/ST-RSBP

Primary LanguageCudaGNU General Public License v3.0GPL-3.0

Spike-Train level Recurrent Spiking Neural Networks Backpropagation (ST-RSBP) for SNNs

This repo is the CUDA implementation of SNNs trained the Spike-Train level RSNNs Backpropagation, modified based on HM2-BP for spiking neuron networks.

The paper Spike-Train Level Backpropagation for Training Deep Recurrent Spiking Neural Networks is accepted by the Thirty-third Conference on Neural Information Processing Systems, 2019.

Contact stonezwr@gmail.com if you have any questions or concerns.

Dependencies and Libraries

  • OpenCV (3.4 or higher)
  • CUDA (8.0 or higher)
  • OpenMP

You can compile the code on windows or linux.

SDK include path(-I)
  • linux: /usr/local/cuda/samples/common/inc/ (For include file "helper_cuda"); /usr/local/include/opencv/ (Depend on situation)
  • windows: X:/Program Files (x86) /NVIDIA Corporation/CUDA Samples/v6.5/common/inc (For include file "helper_cuda"); X:/Program Files/opencv/vs2010/install/include (Depend on situation)
Library search path(-L)
  • linux: /usr/local/lib/
  • windows: X:/Program Files/opencv/vs2010/install/x86/cv10/lib (Depend on situation)
libraries(-l)
  • opencv_core
  • opencv_highgui
  • opencv_imgproc
  • opencv_imgcodecs (need for opencv3.0)
  • openmp
  • cublas
  • curand
  • cudadevrt
  • cudacusparse
  • cudacurand
  • cudacusolver

Installation

The repo requires CUDA 8.0+ to run.

Please install the opencv and cuda before hand.

Install CMake and OpenCV

$ sudo apt-get install cmake libopencv-dev 

Checkout and compile the code:

$ git clone https://github.com/jinyyy666/mm-bp-snn.git
$ cd mm-bp-snn
$ mkdir build
$ # change the libraries, dependencies and capability of GPU in CMakeLists.txt
$ # if the cmake version is less than 3, set the libraries of CUDA manually
$ cd build
$ cmake ..
$ # if gcc version > 6, using "cmake -DCMAKE_C_COMPILER=gcc-5 -DCMAKE_CXX_COMPILER=g++-5 .."
$ make -j
GPU compute compatibility
  • capability 6.0 for Titan XP, which is used for the authors.
  • Check the compatibility and change the CMAKE file before compile.

Get Dataset

MNIST:

$ cd mnist/
$ ./get_mnist.sh

N-MNIST: Get the N-MNIST dataset by N-MNIST. Then unzip the ''Test.zip'' and ''Train.zip''. Run the matlab code: NMNIST_Converter.m

N-Tidigits: N-Tidigits, read the dataset using N-Tidigits_Converter.py.

Fashion-MNIST: Fashion-MNIST

TI46: Download from TI46 and preprocess it using Lyon ear model using TI46_Lyon_ear.m

Run the code

Before running, use eij_function.m to generate eij file and put the file in Effect_Ratio_file.
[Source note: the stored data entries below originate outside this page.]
### src/rtl/tg_pkg.sv
package tg_pkg;

  // Phase order within a line or a frame; the axis counter steps through
  // these in increasing code order and wraps from the last to the first.
  typedef enum logic [1:0] {
    PH_SYNC  = 2'd0,
    PH_BACK  = 2'd1,
    PH_ACT   = 2'd2,
    PH_FRONT = 2'd3
  } phase_e;

  localparam int unsigned NPH = 4;

  // Register addresses. Interval registers are laid out in phase order so
  // that base + phase code selects the right word.
  localparam int unsigned A_CTRL  = 0;
  localparam int unsigned A_HBASE = 1;
  localparam int unsigned A_VBASE = 5;
  localparam int unsigned A_POL   = 9;
  localparam int unsigned A_MASK  = 10;
  localparam int unsigned A_STAT  = 11;

  // Polarity word bit positions.
  localparam int unsigned PB_HS   = 0;
  localparam int unsigned PB_VS   = 1;
  localparam int unsigned PB_DE   = 2;
  localparam int unsigned PB_DATA = 3;
  localparam int unsigned PW      = 4;

endpackage

### src/rtl/tg_axis.sv
// One axis of the raster: a phase register and an in-phase counter.
module tg_axis
  import tg_pkg::*;
#(
  parameter int CW = 12
) (
  input  logic                    clk,
  input  logic                    rst,
  input  logic                    run,
  input  logic                    step,
  input  logic [NPH-1:0][CW-1:0]  len,
  output phase_e                  ph,
  output logic [CW-1:0]           cnt,
  output logic                    last
);

  logic at_end;

  assign at_end = (cnt == len[ph]);
  assign last   = at_end && (ph == PH_FRONT);

  always_ff @(posedge clk) begin
    if (rst || !run) begin
      ph  <= PH_SYNC;
      cnt <= '0;
    end else if (step) begin
      if (at_end) begin
        cnt <= '0;
        ph  <= phase_e'(ph + 2'd1);
      end else begin
        cnt <= cnt + 1'b1;
      end
    end
  end

  // the in-phase count never passes the programmed length of its phase
  assert_cnt_range_R1: assert property (@(posedge clk) disable iff (rst)
    cnt <= len[ph]);

  // a stopped raster holds the counter at its origin
  assert_stop_origin_R6: assert property (@(posedge clk) disable iff (rst)
    !run |=> (ph == PH_SYNC && cnt == '0));

  // R2 (and R3 for the vertical instance): phases only advance in order
  assert_phase_order_R2: assert property (@(posedge clk) disable iff (rst)
    ($past(run) && ph != $past(ph)) |-> (ph == phase_e'($past(ph) + 2'd1)));

endmodule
By default, put the data in the previous directory "../" Then run

$ ./build/CUDA-RSNN

and follow the instruction.

For Window user

Do the following to set up compilation environment.
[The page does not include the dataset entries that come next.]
--- src/rtl/dps_pkg.sv ---
package dps_pkg;

    typedef enum logic [1:0] {
        ST_IDLE  = 2'd0,
        ST_ARMED = 2'd1,
        ST_BUSY  = 2'd2
    } resp_state_e;

endpackage

--- src/rtl/dps_edge.sv ---
module dps_edge (
    input  logic clk,
    input  logic rst_n,
    input  logic sig,
    output logic rise,
    output logic fall
);
    logic prev_d, prev_q;

    always_comb begin
        prev_d = sig;
    end

    always_ff @(posedge clk or negedge rst_n) begin
        if (!rst_n) prev_q <= 1'b0;
        else        prev_q <= prev_d;
    end

    assign rise = sig & ~prev_q;
    assign fall = ~sig & prev_q;
endmodule

--- src/rtl/dps_busy_timer.sv ---
module dps_busy_timer #(
    parameter int W = 4
) (
    input  logic         clk,
    input  logic         rst_n,
    input  logic         load,
    input  logic [W-1:0] len,
    output logic         expire
);
    localparam logic [W-1:0] ONE = W'(1);

    logic [W-1:0] cnt_d, cnt_q;

    always_comb begin
        cnt_d = cnt_q;
        if (load)
            cnt_d = (len == '0) ? ONE : len;
        else if (cnt_q != '0)
            cnt_d = cnt_q - ONE;
    end

    always_ff @(posedge clk or negedge rst_n) begin
        if (!rst_n) cnt_q <= '0;
        else        cnt_q <= cnt_d;
    end

    assign expire = (cnt_q == ONE);
endmodule

--- src/rtl/dps_phase_bank.sv ---
module dps_phase_bank #(
    parameter int NCNT   = 5,
    parameter int NSTEPS = 6,
    parameter int PH_W   = 3,
    parameter int SEL_W  = 3
) (
    input  logic                 clk,
    input  logic                 rst_n,
    input  logic                 apply,
    input  logic                 up,
    input  logic [SEL_W-1:0]     sel,
    output logic [NCNT*PH_W-1:0] phase_all
);
    localparam logic [PH_W-1:0] TOP = PH_W'(NSTEPS - 1);
    localparam logic [PH_W-1:0] ONE = PH_W'(1);

    for (genvar i = 0; i < NCNT; i++) begin : g_cnt
        logic [PH_W-1:0] ph_d, ph_q;

        always_comb begin
            ph_d = ph_q;
            if (apply && (sel == SEL_W'(i))) begin
                if (up) ph_d = (ph_q == TOP) ? '0 : ph_q + ONE;
                else    ph_d = (ph_q == '0) ? TOP : ph_q - ONE;
            end
        end

        always_ff @(posedge clk or negedge rst_n) begin
            if (!rst_n) ph_q <= '0;
            else        ph_q <= ph_d;
        end

        assign phase_all[i*PH_W +: PH_W] = ph_q;
    end
endmodule

--- src/rtl/dps_responder.sv ---
module dps_responder
    import dps_pkg::*;
#(
    parameter int NCNT   = 5,
    parameter int NSTEPS = 6,
    parameter int BUSY_W = 4,
    parameter int SEL_W  = (NCNT > 1) ? $clog2(NCNT) : 1,
    parameter int PH_W   = (NSTEPS > 1) ? $clog2(NSTEPS) : 1
) (
    input  logic                 clk,
    input  logic                 rst_n,
    input  logic                 scan_clk,
    input  logic                 step_req,
    input  logic                 dir_up,
    input  logic [SEL_W-1:0]     cnt_sel,
    input  logic [BUSY_W-1:0]    busy_len,
    output logic                 done,
    output logic                 viol,
    output logic [NCNT*PH_W-1:0] phase_all
);
    typedef struct packed {
        resp_state_e      st;
        logic             req_lat;
        logic             rise1;
        logic             up;
        logic [SEL_W-1:0] sel;
        logic             done;
        logic             viol;
    } ctl_t;

    ctl_t d, q;
    logic s_rise, s_fall;
    logic tmr_load, tmr_expire, apply;

    dps_edge i_edge (
        .clk  (clk),
        .rst_n(rst_n),
        .sig  (scan_clk),
        .rise (s_rise),
        .fall (s_fall)
    );

    dps_busy_timer #(.W(BUSY_W)) i_timer (
        .clk   (clk),
        .rst_n (rst_n),
        .load  (tmr_load),
        .len   (busy_len),
        .expire(tmr_expire)
    );

    dps_phase_bank #(
        .NCNT(NCNT), .NSTEPS(NSTEPS), .PH_W(PH_W), .SEL_W(SEL_W)
    ) i_bank (
        .clk      (clk),
        .rst_n    (rst_n),
        .apply    (apply),
        .up       (q.up),
        .sel      (q.sel),
        .phase_all(phase_all)
    );

    always_comb begin
        d        = q;
        tmr_load = 1'b0;
        apply    = 1'b0;
        // the request level seen at each falling edge separates fresh from held requests
        if (s_fall) d.req_lat = step_req;
        unique case (q.st)
            ST_IDLE: begin
                if (s_fall && step_req && !q.req_lat) begin
                    d.st    = ST_ARMED;
                    d.rise1 = 1'b0;
                end
            end
            ST_ARMED: begin
                if ((s_rise || s_fall) && !step_req) begin
                    d.viol = 1'b1;
                    d.st   = ST_IDLE;
                end else if (s_rise) begin
                    if (q.rise1) begin
                        d.up     = dir_up;
                        d.sel    = cnt_sel;
                        d.done   = 1'b0;
                        tmr_load = 1'b1;
                        d.st     = ST_BUSY;
                    end else begin
                        d.rise1 = 1'b1;
                    end
                end
            end
            ST_BUSY: begin
                if (s_fall && step_req && !q.req_lat) d.viol = 1'b1;
                if (tmr_expire) begin
                    apply  = 1'b1;
                    d.done = 1'b1;
                    d.st   = ST_IDLE;
                end
            end
            default: d.st = ST_IDLE;
        endcase
    end

    always_ff @(posedge clk or negedge rst_n) begin
        if (!rst_n) begin
            q         <= '0;
            q.st      <= ST_IDLE;
            q.done    <= 1'b1;
        end else begin
            q <= d;
        end
    end

    assign done = q.done;
    assign viol = q.viol;
endmodule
  • Install Visual Stidio and OpenCV.
  • When you create a new project using VS, You can find NVIDIA-CUDA project template, create a cuda-project.
  • View-> Property Pages-> Configuration Properties-> CUDA C/C++ -> Device-> Code Generation-> compute_60,sm_60
  • View-> Property Pages-> Configuration Properties-> CUDA C/C++ -> Common-> Generate Relocatable Device Code-> Yes(-rdc=true)
  • View-> Property Pages-> Configuration Properties-> Linker-> Input-> Additional Dependencies-> libraries(-l)
  • View-> Property Pages-> Configuration Properties-> VC++ Directories-> General-> Library search path(-L)
  • View-> Property Pages-> Configuration Properties-> VC++ Directories-> General-> Include Directories(-I)

Notes

  • The SNNs are implemented in terms of layers. User can config the SNNs by using configuration files in Config/
  • The program will save the best test result and save the network weight in the file "Result/checkPoint.txt", If the program exit accidentally, you can continue the program form this checkpoint.
  • The logs for the reported performance and the settings can be found in Result folder.
  • Only batch size = 1 is used in the experiments. Other value of batch size may cause problem.